(DIRECTIONS) Please take the lines from the one holding "elaborated cells between" through the one holding "1-bit inverter /" in the data below and copy them exactly.

(EXERCISE DATA)
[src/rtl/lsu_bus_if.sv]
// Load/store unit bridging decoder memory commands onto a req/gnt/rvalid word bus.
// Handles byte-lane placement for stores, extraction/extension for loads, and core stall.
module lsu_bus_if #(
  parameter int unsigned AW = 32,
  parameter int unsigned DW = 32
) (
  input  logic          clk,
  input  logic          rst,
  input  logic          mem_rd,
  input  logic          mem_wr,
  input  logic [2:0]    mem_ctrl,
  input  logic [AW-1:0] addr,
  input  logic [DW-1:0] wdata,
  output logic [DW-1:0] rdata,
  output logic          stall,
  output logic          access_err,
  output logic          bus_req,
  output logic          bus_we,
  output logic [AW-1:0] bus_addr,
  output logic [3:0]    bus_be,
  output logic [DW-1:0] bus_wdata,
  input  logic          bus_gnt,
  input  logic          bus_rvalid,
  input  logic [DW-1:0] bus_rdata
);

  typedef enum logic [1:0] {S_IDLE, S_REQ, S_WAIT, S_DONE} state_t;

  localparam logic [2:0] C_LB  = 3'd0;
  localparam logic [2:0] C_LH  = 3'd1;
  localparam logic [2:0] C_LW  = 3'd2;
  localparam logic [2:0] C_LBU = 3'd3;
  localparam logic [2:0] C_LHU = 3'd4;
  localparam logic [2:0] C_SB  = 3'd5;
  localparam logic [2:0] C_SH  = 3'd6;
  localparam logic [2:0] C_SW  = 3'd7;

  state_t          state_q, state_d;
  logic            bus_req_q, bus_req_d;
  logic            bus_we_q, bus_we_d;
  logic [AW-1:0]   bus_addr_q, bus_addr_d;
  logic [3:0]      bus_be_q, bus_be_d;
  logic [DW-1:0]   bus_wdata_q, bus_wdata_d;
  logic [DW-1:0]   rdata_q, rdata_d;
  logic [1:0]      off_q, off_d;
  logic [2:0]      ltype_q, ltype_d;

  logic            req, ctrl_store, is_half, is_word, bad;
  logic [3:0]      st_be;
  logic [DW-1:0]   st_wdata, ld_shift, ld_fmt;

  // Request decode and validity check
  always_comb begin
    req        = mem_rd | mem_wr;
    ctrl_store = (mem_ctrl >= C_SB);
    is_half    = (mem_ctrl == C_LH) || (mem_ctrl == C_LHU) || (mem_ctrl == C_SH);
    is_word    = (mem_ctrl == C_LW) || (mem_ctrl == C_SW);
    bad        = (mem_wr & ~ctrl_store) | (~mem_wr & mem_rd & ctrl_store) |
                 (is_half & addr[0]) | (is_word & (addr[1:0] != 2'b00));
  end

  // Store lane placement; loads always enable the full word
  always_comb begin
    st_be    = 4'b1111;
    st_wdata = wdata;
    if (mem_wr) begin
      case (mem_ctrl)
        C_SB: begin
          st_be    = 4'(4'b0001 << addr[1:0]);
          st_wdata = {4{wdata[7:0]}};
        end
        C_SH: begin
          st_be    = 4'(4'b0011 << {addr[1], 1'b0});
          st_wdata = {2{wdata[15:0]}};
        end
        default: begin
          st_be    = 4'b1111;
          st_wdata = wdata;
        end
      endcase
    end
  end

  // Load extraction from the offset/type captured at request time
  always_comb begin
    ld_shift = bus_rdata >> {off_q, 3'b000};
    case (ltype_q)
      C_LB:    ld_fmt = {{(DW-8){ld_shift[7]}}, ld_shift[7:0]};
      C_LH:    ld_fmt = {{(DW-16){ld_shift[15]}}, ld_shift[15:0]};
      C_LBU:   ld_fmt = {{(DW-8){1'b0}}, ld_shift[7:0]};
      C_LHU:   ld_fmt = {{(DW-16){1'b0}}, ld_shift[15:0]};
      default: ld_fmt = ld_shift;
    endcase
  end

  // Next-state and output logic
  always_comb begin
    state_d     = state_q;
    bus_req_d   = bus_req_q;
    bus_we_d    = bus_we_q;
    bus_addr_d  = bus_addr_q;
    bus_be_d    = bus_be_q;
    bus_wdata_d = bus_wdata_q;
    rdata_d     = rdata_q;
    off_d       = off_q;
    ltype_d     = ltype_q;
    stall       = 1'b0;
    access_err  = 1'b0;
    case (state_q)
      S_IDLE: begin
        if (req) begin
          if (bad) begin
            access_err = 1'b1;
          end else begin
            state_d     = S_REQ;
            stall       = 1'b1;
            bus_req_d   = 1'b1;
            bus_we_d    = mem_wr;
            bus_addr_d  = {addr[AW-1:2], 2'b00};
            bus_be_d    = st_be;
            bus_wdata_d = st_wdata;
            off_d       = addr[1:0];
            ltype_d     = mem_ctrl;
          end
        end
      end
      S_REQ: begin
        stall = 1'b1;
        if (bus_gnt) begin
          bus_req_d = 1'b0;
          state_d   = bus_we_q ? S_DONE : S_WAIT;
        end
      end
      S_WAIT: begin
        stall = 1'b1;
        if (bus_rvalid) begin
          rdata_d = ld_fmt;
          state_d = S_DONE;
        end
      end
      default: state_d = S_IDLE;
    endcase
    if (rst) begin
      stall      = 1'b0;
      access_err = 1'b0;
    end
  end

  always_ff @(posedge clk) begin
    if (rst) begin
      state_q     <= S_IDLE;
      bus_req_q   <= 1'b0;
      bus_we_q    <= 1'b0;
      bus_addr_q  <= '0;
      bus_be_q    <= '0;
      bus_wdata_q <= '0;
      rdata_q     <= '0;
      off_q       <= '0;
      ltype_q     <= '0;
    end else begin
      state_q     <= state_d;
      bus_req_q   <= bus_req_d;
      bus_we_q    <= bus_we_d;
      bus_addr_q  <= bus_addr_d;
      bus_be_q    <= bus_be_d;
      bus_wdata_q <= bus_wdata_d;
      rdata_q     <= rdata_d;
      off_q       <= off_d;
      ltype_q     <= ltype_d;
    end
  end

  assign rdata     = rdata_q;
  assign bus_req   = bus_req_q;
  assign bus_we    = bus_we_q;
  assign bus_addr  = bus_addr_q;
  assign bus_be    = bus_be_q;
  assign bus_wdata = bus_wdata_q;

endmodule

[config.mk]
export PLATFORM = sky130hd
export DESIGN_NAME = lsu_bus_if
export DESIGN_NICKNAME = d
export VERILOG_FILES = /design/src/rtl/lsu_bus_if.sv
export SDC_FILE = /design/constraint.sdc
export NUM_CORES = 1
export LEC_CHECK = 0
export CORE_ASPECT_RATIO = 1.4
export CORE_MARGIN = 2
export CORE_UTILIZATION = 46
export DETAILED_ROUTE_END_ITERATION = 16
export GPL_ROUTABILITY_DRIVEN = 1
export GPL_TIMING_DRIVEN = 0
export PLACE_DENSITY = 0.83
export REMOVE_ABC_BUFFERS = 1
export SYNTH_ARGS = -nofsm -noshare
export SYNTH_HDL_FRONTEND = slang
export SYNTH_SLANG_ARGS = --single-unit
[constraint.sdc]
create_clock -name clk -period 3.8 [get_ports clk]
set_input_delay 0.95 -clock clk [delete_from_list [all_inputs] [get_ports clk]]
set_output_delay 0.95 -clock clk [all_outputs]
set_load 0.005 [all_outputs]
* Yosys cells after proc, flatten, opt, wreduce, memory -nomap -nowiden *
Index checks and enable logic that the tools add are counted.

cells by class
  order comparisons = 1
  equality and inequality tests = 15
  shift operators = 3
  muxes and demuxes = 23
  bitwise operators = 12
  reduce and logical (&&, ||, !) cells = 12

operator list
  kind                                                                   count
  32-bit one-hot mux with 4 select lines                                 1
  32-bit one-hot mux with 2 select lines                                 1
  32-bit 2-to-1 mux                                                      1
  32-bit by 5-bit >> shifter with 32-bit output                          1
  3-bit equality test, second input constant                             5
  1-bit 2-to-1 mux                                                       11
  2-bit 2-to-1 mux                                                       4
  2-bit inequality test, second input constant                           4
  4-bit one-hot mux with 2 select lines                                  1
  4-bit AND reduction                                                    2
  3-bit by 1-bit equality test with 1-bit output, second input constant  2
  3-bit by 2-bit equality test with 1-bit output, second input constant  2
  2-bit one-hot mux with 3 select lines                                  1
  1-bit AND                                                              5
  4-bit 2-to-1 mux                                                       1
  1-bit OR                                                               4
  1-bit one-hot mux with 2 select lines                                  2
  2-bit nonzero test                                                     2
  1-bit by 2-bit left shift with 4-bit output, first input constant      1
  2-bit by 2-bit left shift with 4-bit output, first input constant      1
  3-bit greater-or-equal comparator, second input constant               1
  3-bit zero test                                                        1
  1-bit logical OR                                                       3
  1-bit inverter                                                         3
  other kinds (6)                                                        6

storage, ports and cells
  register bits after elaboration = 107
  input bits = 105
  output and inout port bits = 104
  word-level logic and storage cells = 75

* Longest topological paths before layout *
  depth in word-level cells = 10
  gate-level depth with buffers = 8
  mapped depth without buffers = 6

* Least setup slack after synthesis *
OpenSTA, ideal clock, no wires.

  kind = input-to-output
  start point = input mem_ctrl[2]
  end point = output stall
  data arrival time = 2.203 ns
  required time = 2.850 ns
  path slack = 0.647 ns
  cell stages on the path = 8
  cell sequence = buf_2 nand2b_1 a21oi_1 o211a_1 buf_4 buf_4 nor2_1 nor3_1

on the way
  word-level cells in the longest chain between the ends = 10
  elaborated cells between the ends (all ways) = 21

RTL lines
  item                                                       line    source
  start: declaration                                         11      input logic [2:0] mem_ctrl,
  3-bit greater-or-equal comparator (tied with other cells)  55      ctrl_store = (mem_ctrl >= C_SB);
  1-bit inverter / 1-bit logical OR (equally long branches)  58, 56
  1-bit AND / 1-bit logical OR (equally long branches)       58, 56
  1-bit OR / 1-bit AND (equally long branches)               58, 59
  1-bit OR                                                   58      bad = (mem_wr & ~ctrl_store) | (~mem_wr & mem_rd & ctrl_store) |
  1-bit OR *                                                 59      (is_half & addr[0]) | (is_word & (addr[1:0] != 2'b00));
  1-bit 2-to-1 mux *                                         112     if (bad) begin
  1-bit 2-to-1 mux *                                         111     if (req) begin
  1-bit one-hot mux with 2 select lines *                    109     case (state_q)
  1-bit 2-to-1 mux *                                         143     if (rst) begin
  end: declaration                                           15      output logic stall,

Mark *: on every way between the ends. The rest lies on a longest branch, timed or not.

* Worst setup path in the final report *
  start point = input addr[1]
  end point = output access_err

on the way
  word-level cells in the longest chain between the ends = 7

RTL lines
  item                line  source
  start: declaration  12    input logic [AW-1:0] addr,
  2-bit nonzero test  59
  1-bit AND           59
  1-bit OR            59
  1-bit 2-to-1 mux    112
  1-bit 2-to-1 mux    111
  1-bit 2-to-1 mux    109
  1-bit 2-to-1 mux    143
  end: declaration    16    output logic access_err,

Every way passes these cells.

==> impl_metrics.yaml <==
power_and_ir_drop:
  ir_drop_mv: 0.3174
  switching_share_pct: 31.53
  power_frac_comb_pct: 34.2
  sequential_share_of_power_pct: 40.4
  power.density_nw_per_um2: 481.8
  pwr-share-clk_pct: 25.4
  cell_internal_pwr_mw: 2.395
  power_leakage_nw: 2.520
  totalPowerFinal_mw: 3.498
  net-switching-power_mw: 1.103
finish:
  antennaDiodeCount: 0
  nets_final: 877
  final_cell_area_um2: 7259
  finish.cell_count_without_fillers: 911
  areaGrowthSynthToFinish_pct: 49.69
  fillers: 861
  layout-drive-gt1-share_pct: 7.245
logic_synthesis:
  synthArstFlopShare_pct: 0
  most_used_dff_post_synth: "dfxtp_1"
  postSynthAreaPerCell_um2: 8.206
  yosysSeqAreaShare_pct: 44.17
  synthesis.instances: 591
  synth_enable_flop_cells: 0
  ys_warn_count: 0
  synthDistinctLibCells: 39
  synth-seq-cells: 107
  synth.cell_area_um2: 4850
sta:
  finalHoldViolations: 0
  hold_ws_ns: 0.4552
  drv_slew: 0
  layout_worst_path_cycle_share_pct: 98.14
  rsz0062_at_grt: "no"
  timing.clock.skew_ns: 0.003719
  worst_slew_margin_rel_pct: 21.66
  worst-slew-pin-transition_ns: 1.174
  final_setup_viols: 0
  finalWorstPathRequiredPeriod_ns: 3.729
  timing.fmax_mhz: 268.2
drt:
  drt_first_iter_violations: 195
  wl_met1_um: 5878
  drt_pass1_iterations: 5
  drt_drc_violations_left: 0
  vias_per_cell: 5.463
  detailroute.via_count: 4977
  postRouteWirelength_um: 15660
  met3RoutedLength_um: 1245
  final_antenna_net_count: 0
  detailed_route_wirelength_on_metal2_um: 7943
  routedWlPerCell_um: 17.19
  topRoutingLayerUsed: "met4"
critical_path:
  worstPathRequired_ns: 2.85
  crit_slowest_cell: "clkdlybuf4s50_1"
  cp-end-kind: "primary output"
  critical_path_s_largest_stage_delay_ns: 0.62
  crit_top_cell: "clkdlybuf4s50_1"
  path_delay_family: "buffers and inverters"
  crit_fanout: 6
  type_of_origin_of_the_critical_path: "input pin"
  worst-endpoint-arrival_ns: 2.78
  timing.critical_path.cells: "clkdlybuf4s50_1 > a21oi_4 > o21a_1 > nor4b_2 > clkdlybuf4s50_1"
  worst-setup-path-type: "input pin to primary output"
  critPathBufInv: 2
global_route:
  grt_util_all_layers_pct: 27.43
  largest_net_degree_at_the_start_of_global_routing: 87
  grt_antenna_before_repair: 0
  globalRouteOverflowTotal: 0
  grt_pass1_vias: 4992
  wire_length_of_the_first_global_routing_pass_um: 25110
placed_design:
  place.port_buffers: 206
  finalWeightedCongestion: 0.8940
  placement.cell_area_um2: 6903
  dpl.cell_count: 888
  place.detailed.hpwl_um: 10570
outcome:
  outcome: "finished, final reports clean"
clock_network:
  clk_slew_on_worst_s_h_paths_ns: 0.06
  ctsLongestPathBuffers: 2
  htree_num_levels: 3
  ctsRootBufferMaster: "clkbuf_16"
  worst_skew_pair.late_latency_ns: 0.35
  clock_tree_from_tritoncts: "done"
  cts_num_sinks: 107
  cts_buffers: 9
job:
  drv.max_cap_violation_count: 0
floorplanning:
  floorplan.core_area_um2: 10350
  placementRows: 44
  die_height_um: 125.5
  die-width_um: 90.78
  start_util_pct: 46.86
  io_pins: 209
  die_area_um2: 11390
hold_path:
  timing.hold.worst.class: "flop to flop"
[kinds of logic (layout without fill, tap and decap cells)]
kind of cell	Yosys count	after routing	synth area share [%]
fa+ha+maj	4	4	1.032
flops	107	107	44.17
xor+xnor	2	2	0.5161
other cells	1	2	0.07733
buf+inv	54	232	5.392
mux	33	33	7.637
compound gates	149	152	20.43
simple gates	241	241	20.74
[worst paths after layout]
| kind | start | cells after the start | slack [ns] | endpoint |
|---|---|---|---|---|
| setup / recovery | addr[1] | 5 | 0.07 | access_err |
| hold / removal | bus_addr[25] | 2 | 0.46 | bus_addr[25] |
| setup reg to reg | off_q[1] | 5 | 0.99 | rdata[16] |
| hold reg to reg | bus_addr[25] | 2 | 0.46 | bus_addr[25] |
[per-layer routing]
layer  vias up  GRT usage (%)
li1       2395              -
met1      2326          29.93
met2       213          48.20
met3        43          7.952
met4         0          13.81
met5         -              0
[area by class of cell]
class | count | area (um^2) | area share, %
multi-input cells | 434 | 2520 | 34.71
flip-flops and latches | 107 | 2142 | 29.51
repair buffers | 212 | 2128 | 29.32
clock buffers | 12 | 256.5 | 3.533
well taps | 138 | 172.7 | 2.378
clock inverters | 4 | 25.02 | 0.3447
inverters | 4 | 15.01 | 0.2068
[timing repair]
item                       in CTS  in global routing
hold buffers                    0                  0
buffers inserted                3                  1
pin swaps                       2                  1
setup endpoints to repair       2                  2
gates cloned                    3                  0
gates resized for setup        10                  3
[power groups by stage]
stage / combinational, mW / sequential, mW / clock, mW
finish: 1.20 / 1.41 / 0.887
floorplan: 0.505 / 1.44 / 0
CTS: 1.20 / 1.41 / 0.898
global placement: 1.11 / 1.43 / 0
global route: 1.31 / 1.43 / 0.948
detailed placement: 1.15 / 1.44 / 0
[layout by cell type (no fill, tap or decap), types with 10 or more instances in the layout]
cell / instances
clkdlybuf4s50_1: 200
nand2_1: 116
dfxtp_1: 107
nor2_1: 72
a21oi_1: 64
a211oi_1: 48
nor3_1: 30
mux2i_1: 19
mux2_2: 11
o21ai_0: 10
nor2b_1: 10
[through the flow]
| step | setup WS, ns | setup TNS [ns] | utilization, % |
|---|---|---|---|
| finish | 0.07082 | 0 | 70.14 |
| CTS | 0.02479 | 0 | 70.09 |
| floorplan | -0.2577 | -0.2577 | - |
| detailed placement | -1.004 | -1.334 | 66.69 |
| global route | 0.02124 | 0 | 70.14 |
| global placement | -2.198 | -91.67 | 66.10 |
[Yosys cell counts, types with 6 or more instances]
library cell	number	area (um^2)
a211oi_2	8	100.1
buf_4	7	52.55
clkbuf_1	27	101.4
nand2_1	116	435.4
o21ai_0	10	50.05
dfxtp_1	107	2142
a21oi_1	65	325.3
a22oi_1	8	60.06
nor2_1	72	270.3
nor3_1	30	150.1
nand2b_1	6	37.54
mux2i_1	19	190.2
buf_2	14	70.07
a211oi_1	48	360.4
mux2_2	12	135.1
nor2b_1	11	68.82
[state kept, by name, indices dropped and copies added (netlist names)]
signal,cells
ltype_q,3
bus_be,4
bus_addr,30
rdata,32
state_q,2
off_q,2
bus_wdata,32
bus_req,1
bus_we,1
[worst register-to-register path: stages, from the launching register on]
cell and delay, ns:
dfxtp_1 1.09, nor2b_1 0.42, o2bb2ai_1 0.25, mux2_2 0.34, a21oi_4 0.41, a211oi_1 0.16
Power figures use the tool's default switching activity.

(SOLUTION FOR THIS PROBLEM)
  elaborated cells between the ends (all ways) = 21

RTL lines
  item                                                       line    source
  start: declaration                                         11      input logic [2:0] mem_ctrl,
  3-bit greater-or-equal comparator (tied with other cells)  55      ctrl_store = (mem_ctrl >= C_SB);
  1-bit inverter / 1-bit logical OR (equally long branches)  58, 56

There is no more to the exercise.